The UI is deliberately very simple - just tap anywhere in the grey area after hearing the claps.
The game plays the clap sounds on the first 3 beats of the bar. These are played in time with the backing track.
When the user taps on the screen, a clap sound is played and the game checks whether the tap occurred within an acceptable time window.
Oboe provides the AudioStream class and associated objects to allow the sample to output audio data to the audio device. All other objects are provided by the sample.
Each time the AudioStream needs more audio data it calls AudioDataCallback::onAudioReady. This passes a container array named audioData to the Game object which must then fill the array with numFrames of audio frames.

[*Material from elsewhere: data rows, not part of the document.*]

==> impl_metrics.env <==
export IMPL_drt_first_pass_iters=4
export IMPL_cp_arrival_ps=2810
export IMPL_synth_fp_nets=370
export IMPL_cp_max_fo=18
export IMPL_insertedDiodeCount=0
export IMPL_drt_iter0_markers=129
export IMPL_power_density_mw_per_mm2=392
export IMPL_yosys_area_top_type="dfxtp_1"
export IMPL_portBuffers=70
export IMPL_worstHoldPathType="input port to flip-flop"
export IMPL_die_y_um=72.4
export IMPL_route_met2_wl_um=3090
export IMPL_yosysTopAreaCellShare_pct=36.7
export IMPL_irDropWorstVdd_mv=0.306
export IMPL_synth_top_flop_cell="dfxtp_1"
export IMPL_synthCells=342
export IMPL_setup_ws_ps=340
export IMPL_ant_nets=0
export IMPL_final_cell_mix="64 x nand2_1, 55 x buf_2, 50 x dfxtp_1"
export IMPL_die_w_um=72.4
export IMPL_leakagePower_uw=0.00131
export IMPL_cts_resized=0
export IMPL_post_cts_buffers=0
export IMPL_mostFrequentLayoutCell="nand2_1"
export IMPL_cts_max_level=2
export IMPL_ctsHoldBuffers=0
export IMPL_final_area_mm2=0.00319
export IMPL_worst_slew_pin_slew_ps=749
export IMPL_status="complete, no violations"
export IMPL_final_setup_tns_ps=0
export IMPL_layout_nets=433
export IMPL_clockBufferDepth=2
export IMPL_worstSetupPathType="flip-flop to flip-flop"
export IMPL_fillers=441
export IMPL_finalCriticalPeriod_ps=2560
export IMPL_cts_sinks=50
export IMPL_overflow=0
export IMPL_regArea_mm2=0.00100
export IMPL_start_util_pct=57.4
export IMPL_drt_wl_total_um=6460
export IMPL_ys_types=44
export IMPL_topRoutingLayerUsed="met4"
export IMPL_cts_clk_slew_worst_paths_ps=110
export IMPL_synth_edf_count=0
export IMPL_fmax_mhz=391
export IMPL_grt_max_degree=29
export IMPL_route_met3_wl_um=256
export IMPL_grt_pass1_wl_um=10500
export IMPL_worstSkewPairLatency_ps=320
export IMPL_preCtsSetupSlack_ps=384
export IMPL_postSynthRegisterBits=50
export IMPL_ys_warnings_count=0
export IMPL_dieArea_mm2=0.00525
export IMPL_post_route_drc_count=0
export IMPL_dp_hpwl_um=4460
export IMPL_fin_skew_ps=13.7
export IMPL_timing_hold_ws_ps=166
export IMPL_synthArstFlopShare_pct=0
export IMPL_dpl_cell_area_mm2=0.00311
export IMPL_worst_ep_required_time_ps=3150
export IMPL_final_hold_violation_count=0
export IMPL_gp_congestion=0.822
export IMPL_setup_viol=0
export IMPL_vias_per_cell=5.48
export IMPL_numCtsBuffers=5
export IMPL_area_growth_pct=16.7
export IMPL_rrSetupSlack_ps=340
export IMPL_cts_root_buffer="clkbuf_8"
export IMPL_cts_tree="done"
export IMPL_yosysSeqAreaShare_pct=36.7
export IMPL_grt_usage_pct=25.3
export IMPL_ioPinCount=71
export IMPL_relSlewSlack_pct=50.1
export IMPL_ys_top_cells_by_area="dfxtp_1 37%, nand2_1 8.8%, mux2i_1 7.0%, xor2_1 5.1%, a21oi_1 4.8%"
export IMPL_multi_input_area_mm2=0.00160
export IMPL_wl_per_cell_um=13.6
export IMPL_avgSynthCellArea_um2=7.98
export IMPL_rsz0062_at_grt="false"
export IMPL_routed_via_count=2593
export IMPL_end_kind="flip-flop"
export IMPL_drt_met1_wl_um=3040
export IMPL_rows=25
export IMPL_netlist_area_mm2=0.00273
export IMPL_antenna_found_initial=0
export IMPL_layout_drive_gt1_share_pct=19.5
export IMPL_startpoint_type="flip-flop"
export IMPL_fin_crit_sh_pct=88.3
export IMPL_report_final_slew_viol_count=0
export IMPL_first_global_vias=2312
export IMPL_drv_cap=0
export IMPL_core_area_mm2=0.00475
File: config.mk
export PLATFORM = sky130hd
export DESIGN_NAME = pc_fetch_reg_flat
export DESIGN_NICKNAME = d
export VERILOG_FILES = /design/src/rtl/pc_fetch_reg_if.sv /design/src/rtl/pc_fetch_reg.sv /design/src/flat_wrapper.sv
export SDC_FILE = /design/constraint.sdc
export NUM_CORES = 1
export LEC_CHECK = 0
export ABC_AREA = 1
export ABC_CLOCK_PERIOD_IN_PS = 2200
export CAP_MARGIN = 20
export CORE_MARGIN = 10
export CORE_UTILIZATION = 35
export CTS_CLUSTER_SIZE = 24
export DETAILED_ROUTE_END_ITERATION = 6
export PLACE_DENSITY_LB_ADDON = 0.3
export SYNTH_ARGS = -nofsm -noshare
export SYNTH_HDL_FRONTEND = slang
export SYNTH_SLANG_ARGS = --single-unit
File: constraint.sdc
create_clock -name clk -period 2.2 [get_ports clk]
set_input_delay 0.22 -clock clk [delete_from_list [all_inputs] [get_ports clk]]
set_output_delay 0.22 -clock clk [all_outputs]
set_load 0.01 [all_outputs]
File: src/rtl/pc_fetch_reg_if.sv
// -----------------------------------------------------------------------------
// pc_fetch_reg_if
// Instruction-memory request channel used by pc_fetch_reg.
//   req   : request valid (fetch unit -> memory)
//   addr  : request address, stable while req=1 until the handshake
//   ready : memory accepts/completes the request this cycle
// A transfer completes on a rising clock edge where req && ready.
// -----------------------------------------------------------------------------
interface pc_fetch_reg_if #(
  parameter int WIDTH = 32
);
  logic             req;
  logic [WIDTH-1:0] addr;
  logic             ready;

  // Fetch unit side.
  modport master (output req, output addr, input ready);
  // Instruction-memory side.
  modport slave  (input req, input addr, output ready);
endinterface

File: src/rtl/pc_fetch_reg.sv
// -----------------------------------------------------------------------------
// pc_fetch_reg
// Program-counter register and next-PC selector, upstream of pcAdder.
//
// Ports:
//   clk             : system clock, rising edge
//   rst_n           : asynchronous active-low reset
//   pc              : current PC, feeds pcAdder
//   pc_plus4        : pcAdder result (pc+4), the sequential next PC
//   stall           : hold PC and start no new request
//   redirect_valid  : branch/jump taken this cycle
//   redirect_target : redirect destination (low two bits forced to 00)
//   imem            : instruction-memory request channel (master side)
//   fetch_valid     : one-cycle pulse for each non-squashed completed fetch
//   fetch_pc        : PC of the completed fetch
//   misalign        : sticky flag, a redirect target was not word-aligned
// -----------------------------------------------------------------------------
module pc_fetch_reg #(
  parameter int               WIDTH        = 32,
  parameter logic [WIDTH-1:0] RESET_VECTOR = '0
) (
  input  logic                 clk,
  input  logic                 rst_n,
  output logic [WIDTH-1:0]     pc,
  input  logic [WIDTH-1:0]     pc_plus4,
  input  logic                 stall,
  input  logic                 redirect_valid,
  input  logic [WIDTH-1:0]     redirect_target,
  pc_fetch_reg_if.master       imem,
  output logic                 fetch_valid,
  output logic [WIDTH-1:0]     fetch_pc,
  output logic                 misalign
);

  typedef enum logic [1:0] {
    IDLE       = 2'd0,
    REQ        = 2'd1,
    REQ_SQUASH = 2'd2
  } state_t;

  state_t           state_q, state_d;
  logic [WIDTH-1:0] pc_q, pc_d;
  logic [WIDTH-1:0] pending_q, pending_d;
  logic             fetch_valid_q, fetch_valid_d;
  logic [WIDTH-1:0] fetch_pc_q, fetch_pc_d;
  logic             misalign_q, misalign_d;

  logic             req;
  logic             handshake;
  logic [WIDTH-1:0] target_aligned;

  // Request is purely a function of state and stall. Once a request has been
  // squashed it must still complete, so stall is ignored in REQ_SQUASH.
  assign req            = (state_q == REQ) ? !stall : (state_q == REQ_SQUASH);
  assign handshake      = req && imem.ready;
  assign target_aligned = {redirect_target[WIDTH-1:2], 2'b00};

  // NOTE: every variable written here gets a default first, so no path
  // leaves it unassigned and no latch is inferred.
  always_comb begin
    state_d       = state_q;
    pc_d          = pc_q;
    pending_d     = pending_q;
    fetch_valid_d = 1'b0;
    fetch_pc_d    = fetch_pc_q;
    misalign_d    = misalign_q;

    unique case (state_q)
      IDLE: begin
        // One quiet cycle after reset before the first request.
        state_d = REQ;
      end

      REQ: begin
        if (redirect_valid) begin
          if (redirect_target[1:0] != 2'b00) misalign_d = 1'b1;
          if (handshake) begin
            // The fetch completing now is down the wrong path: drop it.
            pc_d = target_aligned;
          end else begin
            pending_d = target_aligned;
            if (req) state_d = REQ_SQUASH;   // address must stay stable
            else     pc_d    = target_aligned;  // nothing in flight
          end
        end else if (handshake) begin
          fetch_valid_d = 1'b1;
          fetch_pc_d    = pc_q;
          pc_d          = pc_plus4;
        end
      end

      REQ_SQUASH: begin
        if (redirect_valid) begin
          if (redirect_target[1:0] != 2'b00) misalign_d = 1'b1;
          pending_d = target_aligned;
        end
        if (handshake) begin
          // Last redirect wins, including one arriving on the handshake edge.
          pc_d    = redirect_valid ? target_aligned : pending_q;
          state_d = REQ;
        end
      end

      default: state_d = IDLE;
    endcase
  end

  // NOTE: sequential state uses non-blocking assignments so every register
  // samples the pre-edge values of the others.
  always_ff @(posedge clk or negedge rst_n) begin
    if (!rst_n) begin
      state_q       <= IDLE;
      pc_q          <= RESET_VECTOR;
      pending_q     <= '0;
      fetch_valid_q <= 1'b0;
      fetch_pc_q    <= '0;
      misalign_q    <= 1'b0;
    end else begin
      state_q       <= state_d;
      pc_q          <= pc_d;
      pending_q     <= pending_d;
      fetch_valid_q <= fetch_valid_d;
      fetch_pc_q    <= fetch_pc_d;
      misalign_q    <= misalign_d;
    end
  end

  assign pc          = pc_q;
  assign imem.req    = req;
  assign imem.addr   = pc_q;
  assign fetch_valid = fetch_valid_q;
  assign fetch_pc    = fetch_pc_q;
  assign misalign    = misalign_q;

endmodule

The sample uses the following optimizations to obtain a low latency audio stream:
- Performance mode set to Low Latency
- Sharing mode set to Exclusive
- Buffer size set to twice the number of frames in a burst (double buffering)
The RenderableAudio interface (abstract class) represents objects which can produce frames of audio data. The SoundRecording and Mixer objects both implement this interface.
Both the clap sound and backing tracks are represented by SoundRecording objects which are then mixed together using a Mixer.
It is very important that the audio thread (which calls the onAudioReady method) is never blocked. Blocking can cause underruns and audio glitches. To avoid blocking we use a LockFreeQueue to share information between the audio thread and other threads. The following diagram shows how claps are enqueued by pushing the clap times (in frames) onto the queue, then dequeuing the clap time when the clap is played.
We also use atomics to ensure that threads see a consistent view of any shared primitives.
When a tap event arrives on the UI thread it only contains the time (milliseconds since boot) that the event occurred. We need to figure out how far along the audio track was when the tap occurred. Put another way, we need to convert milliseconds since boot to audio frames.
To do this we use a reference point which stores the current frame number in the audio timeline and the milliseconds since boot which the frame was rendered. This reference point is updated each time the onAudioReady method is called. This enables us to keep the UI in sync with the audio timeline.
- The game will only work with audio devices which have a sample rate of 48,000 samples per second and 2 output channels (stereo). Overcoming this limitation requires either resampling the raw PCM files to match the target audio device, or resampling the audio data on-the-fly before sending it to the audio stream. A later version of this sample may include this feature.